> [Records provided]
____

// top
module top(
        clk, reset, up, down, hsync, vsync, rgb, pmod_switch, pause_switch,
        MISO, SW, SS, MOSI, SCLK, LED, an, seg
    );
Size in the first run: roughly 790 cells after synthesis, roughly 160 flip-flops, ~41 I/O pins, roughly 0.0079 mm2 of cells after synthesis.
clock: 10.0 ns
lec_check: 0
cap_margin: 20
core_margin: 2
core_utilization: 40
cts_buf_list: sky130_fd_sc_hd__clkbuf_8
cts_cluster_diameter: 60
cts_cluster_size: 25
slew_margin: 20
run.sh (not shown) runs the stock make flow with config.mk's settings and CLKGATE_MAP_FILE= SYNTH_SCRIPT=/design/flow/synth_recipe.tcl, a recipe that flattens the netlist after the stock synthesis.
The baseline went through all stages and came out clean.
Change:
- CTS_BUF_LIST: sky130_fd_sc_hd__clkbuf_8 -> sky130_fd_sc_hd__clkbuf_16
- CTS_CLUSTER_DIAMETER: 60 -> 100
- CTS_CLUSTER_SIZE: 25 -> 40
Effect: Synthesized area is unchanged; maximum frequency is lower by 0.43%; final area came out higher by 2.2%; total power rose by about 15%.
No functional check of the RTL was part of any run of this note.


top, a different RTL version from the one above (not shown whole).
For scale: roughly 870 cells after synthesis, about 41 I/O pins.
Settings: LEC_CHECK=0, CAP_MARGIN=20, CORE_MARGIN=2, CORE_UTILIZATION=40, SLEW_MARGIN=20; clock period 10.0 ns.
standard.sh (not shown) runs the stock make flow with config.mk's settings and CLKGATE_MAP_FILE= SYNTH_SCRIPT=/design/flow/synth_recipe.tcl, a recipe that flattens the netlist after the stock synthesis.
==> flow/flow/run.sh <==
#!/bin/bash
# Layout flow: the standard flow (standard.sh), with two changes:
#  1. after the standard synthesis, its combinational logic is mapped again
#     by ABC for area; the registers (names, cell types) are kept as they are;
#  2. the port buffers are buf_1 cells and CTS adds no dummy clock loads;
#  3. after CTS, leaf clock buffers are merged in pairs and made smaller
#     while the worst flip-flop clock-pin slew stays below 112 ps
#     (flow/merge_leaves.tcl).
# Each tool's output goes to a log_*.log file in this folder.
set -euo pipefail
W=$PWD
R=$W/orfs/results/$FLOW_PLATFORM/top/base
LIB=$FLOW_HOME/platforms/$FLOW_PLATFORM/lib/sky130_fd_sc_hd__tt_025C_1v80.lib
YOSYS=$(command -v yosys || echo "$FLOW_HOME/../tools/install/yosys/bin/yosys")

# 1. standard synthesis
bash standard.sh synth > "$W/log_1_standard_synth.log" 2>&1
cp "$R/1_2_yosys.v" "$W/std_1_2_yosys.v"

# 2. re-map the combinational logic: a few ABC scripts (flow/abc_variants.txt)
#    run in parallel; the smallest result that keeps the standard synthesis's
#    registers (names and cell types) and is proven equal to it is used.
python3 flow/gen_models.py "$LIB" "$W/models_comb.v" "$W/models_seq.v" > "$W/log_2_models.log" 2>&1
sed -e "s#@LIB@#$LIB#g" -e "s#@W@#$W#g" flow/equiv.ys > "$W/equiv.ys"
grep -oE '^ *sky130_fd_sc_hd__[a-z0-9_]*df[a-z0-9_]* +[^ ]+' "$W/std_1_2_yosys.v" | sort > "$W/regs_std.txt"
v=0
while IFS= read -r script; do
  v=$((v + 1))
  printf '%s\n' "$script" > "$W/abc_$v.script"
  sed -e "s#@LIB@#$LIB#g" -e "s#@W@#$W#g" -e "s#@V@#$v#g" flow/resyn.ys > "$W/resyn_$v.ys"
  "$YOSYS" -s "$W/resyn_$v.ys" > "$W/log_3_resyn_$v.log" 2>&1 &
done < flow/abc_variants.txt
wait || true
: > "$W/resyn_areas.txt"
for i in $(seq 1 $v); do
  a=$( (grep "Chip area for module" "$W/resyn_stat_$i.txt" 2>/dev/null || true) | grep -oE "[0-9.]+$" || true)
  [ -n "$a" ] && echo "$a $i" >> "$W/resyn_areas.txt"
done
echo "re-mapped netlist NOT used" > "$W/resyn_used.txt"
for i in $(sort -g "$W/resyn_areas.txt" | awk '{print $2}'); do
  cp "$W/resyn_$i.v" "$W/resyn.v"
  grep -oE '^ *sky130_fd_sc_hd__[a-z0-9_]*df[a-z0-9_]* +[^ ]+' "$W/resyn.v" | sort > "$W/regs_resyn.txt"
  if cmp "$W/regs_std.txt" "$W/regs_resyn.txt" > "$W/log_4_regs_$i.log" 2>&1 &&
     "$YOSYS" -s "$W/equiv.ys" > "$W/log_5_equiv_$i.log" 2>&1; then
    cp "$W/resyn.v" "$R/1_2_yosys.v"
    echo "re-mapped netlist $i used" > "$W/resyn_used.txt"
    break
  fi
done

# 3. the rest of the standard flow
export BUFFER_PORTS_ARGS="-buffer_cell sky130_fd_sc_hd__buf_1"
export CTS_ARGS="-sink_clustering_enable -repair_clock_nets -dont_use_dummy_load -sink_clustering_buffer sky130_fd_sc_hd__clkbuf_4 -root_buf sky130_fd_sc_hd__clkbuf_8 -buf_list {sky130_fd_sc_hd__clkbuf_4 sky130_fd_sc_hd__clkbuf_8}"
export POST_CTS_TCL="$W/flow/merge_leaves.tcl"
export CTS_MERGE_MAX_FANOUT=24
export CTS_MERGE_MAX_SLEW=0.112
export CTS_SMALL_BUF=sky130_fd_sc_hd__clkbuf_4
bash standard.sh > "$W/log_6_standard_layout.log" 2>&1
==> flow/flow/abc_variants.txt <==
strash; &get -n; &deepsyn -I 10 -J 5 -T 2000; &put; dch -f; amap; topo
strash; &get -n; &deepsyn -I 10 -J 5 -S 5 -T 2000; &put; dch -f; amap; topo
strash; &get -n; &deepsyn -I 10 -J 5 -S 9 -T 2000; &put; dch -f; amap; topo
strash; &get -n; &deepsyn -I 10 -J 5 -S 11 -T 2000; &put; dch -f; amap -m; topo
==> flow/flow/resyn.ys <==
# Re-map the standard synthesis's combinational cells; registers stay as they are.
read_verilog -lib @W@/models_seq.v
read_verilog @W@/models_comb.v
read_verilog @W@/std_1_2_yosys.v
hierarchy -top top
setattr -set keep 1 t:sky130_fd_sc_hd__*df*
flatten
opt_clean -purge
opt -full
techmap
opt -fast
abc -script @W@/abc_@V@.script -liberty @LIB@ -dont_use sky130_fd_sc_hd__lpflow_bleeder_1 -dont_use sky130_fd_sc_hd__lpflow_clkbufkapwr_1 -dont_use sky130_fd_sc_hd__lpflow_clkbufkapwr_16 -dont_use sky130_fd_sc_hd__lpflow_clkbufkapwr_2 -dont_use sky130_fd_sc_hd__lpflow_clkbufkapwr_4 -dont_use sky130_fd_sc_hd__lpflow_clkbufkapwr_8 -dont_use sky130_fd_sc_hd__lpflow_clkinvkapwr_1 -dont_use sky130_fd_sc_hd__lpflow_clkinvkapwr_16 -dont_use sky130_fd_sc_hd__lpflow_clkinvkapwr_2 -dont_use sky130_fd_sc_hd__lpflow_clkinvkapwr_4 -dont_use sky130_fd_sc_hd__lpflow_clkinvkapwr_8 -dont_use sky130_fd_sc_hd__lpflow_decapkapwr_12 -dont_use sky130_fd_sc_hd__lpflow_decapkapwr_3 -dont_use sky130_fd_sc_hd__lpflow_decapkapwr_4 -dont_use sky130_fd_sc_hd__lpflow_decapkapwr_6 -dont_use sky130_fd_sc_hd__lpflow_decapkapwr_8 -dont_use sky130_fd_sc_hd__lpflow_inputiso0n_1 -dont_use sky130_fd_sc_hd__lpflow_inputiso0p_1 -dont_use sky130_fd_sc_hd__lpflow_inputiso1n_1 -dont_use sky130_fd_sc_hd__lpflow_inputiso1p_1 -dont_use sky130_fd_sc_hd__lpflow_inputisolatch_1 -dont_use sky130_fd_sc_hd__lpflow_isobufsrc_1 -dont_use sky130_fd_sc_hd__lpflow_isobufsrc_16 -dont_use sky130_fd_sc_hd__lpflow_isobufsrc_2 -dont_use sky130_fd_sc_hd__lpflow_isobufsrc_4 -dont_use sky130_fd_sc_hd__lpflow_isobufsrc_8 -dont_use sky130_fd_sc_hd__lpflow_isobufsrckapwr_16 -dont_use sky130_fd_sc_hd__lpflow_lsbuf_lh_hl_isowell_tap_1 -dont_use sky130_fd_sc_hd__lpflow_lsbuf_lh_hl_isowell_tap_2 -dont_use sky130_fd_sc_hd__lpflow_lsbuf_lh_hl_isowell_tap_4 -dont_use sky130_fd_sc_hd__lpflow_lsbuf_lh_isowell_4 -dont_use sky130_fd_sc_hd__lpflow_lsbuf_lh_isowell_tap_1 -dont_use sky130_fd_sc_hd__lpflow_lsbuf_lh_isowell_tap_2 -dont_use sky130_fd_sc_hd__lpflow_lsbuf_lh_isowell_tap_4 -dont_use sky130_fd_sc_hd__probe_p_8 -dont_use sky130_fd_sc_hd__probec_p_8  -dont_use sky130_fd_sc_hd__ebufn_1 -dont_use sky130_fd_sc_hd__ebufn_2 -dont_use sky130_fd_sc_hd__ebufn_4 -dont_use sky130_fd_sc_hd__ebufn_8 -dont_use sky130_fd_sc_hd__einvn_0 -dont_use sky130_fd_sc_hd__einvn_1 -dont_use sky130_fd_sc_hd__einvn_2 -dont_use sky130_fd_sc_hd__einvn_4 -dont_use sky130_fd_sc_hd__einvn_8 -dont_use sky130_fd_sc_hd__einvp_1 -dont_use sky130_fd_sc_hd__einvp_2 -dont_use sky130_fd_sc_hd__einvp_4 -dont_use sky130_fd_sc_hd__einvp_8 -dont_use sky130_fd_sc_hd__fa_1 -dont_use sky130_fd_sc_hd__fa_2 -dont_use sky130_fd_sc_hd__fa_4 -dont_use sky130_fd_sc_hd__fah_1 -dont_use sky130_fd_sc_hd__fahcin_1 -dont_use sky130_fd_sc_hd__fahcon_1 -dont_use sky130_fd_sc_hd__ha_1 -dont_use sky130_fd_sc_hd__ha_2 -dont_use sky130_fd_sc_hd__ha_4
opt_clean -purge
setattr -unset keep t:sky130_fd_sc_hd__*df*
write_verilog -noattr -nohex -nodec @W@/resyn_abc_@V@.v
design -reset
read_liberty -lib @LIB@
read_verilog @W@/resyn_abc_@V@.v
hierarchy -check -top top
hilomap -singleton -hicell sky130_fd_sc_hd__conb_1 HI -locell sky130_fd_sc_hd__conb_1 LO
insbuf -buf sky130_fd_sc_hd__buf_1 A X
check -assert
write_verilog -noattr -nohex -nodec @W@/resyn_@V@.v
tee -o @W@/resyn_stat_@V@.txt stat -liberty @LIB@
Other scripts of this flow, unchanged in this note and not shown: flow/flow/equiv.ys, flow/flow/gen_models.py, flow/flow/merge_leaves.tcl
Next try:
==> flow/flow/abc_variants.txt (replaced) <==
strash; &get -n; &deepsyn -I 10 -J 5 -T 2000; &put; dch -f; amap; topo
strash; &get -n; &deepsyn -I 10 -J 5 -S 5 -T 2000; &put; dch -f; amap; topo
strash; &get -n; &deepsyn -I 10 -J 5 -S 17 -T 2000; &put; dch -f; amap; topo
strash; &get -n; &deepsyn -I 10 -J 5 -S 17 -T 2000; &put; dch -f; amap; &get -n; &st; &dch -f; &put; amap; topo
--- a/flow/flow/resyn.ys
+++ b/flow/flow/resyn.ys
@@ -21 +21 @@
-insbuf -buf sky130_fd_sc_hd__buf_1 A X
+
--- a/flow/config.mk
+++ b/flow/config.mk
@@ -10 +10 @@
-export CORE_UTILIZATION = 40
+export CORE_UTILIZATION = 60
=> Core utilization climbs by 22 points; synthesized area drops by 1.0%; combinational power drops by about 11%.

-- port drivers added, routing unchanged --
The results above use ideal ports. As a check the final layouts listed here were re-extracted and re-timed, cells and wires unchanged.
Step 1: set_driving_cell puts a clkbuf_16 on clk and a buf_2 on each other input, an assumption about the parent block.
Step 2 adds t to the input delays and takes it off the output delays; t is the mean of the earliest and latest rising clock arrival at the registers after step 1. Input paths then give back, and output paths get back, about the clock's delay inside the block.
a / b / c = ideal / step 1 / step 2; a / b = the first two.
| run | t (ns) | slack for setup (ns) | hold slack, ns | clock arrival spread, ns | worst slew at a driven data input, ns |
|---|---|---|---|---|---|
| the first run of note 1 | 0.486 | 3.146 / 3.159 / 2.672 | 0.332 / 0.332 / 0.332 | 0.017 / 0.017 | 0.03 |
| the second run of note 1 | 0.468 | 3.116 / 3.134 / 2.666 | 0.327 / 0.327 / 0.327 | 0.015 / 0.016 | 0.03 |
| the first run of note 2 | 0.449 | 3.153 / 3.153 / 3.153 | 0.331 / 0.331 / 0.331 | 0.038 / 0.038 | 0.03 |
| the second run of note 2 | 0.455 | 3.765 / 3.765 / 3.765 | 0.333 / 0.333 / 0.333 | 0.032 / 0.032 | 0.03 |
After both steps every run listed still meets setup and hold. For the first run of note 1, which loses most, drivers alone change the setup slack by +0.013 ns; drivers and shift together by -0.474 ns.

____

> [What the task asks] Show every line of the data in which the word "make" appears.

> [Answer for this exercise]
run.sh (not shown) runs the stock make flow with config.mk's settings and CLKGATE_MAP_FILE= SYNTH_SCRIPT=/design/flow/synth_recipe.tcl, a recipe that flattens the netlist after the stock synthesis.
standard.sh (not shown) runs the stock make flow with config.mk's settings and CLKGATE_MAP_FILE= SYNTH_SCRIPT=/design/flow/synth_recipe.tcl, a recipe that flattens the netlist after the stock synthesis.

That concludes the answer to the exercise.